PREDICTIONS_SCHEMA: dict[str, str] = {
"video_id": "TEXT",
"question_id": "TEXT",
"task_type": "TEXT",
"prediction": "TEXT",
"answer": "TEXT",
"evidence": "TEXT",
"reasoning": "TEXT",
"steps_used": "INTEGER",
"prompt_tokens": "INTEGER",
"completion_tokens": "INTEGER",
"stop_reason": "TEXT",
"steps_json": "JSON",
}
TRACES_SCHEMA: dict[str, str] = {
"video_id": "TEXT",
"question_id": "TEXT",
"step": "INTEGER",
"tool_name": "TEXT",
"tool_args": "JSON",
"tool_output": "TEXT",
"thought": "TEXT",
}
VALIDATION_FLAGS_SCHEMA: dict[str, str] = {
"video_id": "TEXT",
"question_id": "TEXT",
"has_l3_visit": "INTEGER",
"l1_count": "INTEGER",
"l2_count": "INTEGER",
"l3_count": "INTEGER",
}
ANCHOR_CHECK_SCHEMA: dict[str, str] = {
"video_id": "TEXT",
"question_id": "TEXT",
"step": "INTEGER",
"n_assertions": "INTEGER",
"n_anchored": "INTEGER",
"n_illegal": "INTEGER",
"n_expanded": "INTEGER",
"n_trunc": "INTEGER",
"output_chars": "INTEGER",
}
OF_HEALTH_SCHEMA: dict[str, str] = {
"video_id": "TEXT",
"question_id": "TEXT",
"step": "INTEGER",
"ocr_injected": "INTEGER",
"ocr_chars": "INTEGER",
"ocr_failed": "INTEGER",
"discrepancy": "INTEGER",
"abstain": "INTEGER",
}
# ---------------------------------------------------------------------------
# 内部工具
# ---------------------------------------------------------------------------
class _DispatcherAdapter:
"""将裸 async callable 包装为 ToolDispatcher Protocol 实例。

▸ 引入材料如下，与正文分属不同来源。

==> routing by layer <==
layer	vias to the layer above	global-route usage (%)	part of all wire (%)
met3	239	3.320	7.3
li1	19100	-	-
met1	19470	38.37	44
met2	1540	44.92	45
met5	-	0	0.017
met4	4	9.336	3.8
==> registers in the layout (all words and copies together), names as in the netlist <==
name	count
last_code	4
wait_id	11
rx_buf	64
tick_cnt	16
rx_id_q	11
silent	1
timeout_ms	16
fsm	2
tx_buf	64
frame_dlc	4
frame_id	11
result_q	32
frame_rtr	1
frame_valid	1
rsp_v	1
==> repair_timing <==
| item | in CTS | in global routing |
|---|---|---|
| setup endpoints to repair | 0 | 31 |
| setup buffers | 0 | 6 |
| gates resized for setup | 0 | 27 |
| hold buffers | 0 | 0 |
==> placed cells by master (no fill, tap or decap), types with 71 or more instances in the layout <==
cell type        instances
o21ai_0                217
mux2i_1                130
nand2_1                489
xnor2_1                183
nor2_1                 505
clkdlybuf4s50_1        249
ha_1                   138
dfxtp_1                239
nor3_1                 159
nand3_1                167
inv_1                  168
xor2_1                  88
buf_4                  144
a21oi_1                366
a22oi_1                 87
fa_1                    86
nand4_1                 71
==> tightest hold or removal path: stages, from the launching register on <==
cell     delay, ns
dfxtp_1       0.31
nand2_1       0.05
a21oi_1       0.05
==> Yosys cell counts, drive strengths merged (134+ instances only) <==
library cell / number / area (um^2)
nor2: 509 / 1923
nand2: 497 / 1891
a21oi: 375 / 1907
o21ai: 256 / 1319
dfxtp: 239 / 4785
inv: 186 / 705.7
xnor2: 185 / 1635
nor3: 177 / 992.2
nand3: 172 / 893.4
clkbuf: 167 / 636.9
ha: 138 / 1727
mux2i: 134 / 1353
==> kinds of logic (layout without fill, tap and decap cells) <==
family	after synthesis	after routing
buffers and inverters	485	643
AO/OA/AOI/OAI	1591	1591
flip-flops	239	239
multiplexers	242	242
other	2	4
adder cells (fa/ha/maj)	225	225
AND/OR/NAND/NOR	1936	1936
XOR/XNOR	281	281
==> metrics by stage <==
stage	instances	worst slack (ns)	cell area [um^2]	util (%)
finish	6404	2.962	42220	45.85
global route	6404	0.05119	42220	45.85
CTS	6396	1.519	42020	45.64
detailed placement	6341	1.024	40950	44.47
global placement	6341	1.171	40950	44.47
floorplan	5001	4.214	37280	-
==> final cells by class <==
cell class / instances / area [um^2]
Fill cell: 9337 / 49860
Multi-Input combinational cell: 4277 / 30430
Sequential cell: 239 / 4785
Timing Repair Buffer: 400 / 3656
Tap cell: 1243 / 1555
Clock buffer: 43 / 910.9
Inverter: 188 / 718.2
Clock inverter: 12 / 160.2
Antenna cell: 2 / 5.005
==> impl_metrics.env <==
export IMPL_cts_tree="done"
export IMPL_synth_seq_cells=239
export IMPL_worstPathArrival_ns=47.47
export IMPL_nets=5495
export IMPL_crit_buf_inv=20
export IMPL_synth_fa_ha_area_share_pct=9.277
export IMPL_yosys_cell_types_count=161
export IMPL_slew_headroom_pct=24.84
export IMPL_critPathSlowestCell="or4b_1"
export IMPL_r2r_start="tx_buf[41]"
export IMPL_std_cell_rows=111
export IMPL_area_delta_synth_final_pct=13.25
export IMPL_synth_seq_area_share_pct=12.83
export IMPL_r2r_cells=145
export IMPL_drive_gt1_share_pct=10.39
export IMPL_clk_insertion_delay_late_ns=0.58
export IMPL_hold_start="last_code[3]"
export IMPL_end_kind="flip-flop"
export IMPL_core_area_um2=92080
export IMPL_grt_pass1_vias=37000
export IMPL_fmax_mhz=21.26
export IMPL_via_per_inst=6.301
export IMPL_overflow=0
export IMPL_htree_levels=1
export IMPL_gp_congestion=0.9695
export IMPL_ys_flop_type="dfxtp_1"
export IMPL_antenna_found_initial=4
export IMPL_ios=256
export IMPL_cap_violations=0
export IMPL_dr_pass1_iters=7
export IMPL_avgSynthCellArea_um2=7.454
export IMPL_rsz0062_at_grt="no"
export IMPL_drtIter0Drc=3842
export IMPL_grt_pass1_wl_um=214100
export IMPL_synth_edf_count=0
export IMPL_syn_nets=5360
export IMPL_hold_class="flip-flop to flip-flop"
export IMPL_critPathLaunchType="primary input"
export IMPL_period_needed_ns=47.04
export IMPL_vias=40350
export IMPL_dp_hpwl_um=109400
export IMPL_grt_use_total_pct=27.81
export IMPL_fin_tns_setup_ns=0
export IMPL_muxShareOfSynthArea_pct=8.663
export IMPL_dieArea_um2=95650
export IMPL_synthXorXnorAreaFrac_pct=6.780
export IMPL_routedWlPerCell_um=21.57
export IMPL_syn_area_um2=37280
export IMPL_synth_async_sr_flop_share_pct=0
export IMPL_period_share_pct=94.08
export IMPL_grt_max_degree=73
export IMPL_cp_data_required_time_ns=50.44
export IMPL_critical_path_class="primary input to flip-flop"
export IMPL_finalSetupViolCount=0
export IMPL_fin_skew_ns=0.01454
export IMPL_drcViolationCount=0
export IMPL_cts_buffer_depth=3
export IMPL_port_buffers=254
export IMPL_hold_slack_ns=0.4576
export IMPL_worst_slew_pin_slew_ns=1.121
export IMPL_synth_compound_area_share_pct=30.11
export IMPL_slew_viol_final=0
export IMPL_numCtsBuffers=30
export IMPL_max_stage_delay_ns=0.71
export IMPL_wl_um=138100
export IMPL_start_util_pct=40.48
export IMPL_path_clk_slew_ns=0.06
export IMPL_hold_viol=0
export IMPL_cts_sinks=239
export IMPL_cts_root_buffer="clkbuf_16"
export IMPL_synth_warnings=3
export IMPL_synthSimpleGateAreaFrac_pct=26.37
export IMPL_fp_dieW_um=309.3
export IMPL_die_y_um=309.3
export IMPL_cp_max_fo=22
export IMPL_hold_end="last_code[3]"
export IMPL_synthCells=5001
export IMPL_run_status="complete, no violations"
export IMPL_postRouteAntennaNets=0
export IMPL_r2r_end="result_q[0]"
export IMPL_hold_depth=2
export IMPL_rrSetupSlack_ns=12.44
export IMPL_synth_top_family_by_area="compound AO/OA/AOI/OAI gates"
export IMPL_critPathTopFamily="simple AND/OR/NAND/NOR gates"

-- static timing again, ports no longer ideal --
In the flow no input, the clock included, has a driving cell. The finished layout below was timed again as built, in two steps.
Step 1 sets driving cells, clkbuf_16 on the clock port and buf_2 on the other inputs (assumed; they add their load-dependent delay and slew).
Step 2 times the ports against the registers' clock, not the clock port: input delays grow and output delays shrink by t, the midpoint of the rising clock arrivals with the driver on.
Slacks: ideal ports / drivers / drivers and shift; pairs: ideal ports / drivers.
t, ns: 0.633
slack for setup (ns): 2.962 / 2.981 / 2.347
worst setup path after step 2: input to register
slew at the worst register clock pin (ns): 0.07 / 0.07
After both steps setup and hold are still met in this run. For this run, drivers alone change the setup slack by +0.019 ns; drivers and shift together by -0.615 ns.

AgentLoop 要求 ToolDispatcher(有 dispatch 方法),而 run_inference
接收的 tool_dispatch_fn 是裸 async callable。此适配器桥接两者。
参数:
fn: async def (tool_name, args, *, context) -> str。
"""
def __init__(self, fn: Callable[..., Any]) -> None:
self._fn = fn
async def dispatch(
self, tool_name: str, args: dict[str, Any], *, context: dict[str, Any]
) -> str:
"""转发工具调用给被包装的 callable。"""
return await self._fn(tool_name, args, context=context)

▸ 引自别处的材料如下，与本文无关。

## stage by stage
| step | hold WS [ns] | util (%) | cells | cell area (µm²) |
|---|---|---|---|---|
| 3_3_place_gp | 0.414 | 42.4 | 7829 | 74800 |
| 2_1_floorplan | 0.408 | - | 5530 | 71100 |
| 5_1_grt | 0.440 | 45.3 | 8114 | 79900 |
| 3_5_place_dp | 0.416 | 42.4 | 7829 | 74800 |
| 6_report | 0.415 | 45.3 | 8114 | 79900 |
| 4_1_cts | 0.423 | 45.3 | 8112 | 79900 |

def _to_text_field(value: Any) -> str:
"""把 prediction 的 evidence/reasoning 归一为可入库的文本。
LLM 有时把这些字段返回成 list 或 dict(而非字符串)。sqlite 无法绑定
非标量类型,直接入库会抛 ProgrammingError 致该题丢失预测行、进而触发
rollout 完整性护栏中止整轮。凡非 str 一律 JSON 序列化为文本。
参数:
value: evidence/reasoning 原始值(可能是 str/list/dict)。
返回:
可直接入库的字符串。
"""
if isinstance(value, str):
return value
return json.dumps(value, ensure_ascii=False)

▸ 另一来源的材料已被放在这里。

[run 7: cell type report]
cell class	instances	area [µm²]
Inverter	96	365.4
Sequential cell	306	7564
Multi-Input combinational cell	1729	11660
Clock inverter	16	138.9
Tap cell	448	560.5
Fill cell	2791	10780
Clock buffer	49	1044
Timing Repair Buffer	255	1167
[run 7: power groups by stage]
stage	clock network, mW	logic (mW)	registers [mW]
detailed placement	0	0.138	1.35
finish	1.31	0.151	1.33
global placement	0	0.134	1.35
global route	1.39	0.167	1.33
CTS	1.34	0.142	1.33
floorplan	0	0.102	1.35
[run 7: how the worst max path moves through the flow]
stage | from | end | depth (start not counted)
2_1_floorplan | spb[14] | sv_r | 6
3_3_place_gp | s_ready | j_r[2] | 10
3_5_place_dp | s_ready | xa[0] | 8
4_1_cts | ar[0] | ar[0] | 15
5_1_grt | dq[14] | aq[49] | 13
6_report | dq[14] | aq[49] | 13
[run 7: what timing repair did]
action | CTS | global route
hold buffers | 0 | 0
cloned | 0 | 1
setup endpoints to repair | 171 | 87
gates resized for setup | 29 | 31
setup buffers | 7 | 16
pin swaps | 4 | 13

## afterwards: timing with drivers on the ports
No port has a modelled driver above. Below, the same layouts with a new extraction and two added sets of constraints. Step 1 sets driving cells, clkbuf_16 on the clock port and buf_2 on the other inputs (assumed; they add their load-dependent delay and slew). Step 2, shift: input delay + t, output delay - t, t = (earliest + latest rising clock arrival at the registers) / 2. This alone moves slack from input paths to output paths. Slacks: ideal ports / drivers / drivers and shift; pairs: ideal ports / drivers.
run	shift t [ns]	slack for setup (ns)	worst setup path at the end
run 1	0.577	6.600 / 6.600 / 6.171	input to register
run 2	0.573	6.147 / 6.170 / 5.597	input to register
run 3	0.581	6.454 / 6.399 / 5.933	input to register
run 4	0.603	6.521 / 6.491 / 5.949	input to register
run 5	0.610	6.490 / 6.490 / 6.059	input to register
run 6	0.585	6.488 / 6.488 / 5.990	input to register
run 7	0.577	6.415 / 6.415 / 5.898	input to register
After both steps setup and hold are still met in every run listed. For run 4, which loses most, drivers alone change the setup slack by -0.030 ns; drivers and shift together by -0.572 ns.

def _zero_result(run_id: str) -> InferenceResult:
"""空记录时的零值 InferenceResult。
参数:
run_id: 运行标识。
返回:
全零的 InferenceResult。
"""
return InferenceResult(
run_id=run_id,
accuracy=0.0,
total=0,
correct=0,
per_task_type={},
steps_mean=0.0,
token_usage={"prompt_tokens": 0, "completion_tokens": 0},
stop_reason_counts={},
)
def _group_by_task_type(records: list[dict[str, Any]]) -> dict[str, dict[str, Any]]:
"""按 task_type 分组聚合正确率指标。
参数:
records: 预测记录列表。
返回:
{task_type: {accuracy, total, correct}} 映射。
"""
task_groups: dict[str, list[dict[str, Any]]] = defaultdict(list)
for r in records:
task_groups[r["task_type"]].append(r)
per_task_type: dict[str, dict[str, Any]] = {}
for task_type, group in task_groups.items():
t_total = len(group)
t_correct = sum(1 for r in group if r["prediction"] == r["answer"])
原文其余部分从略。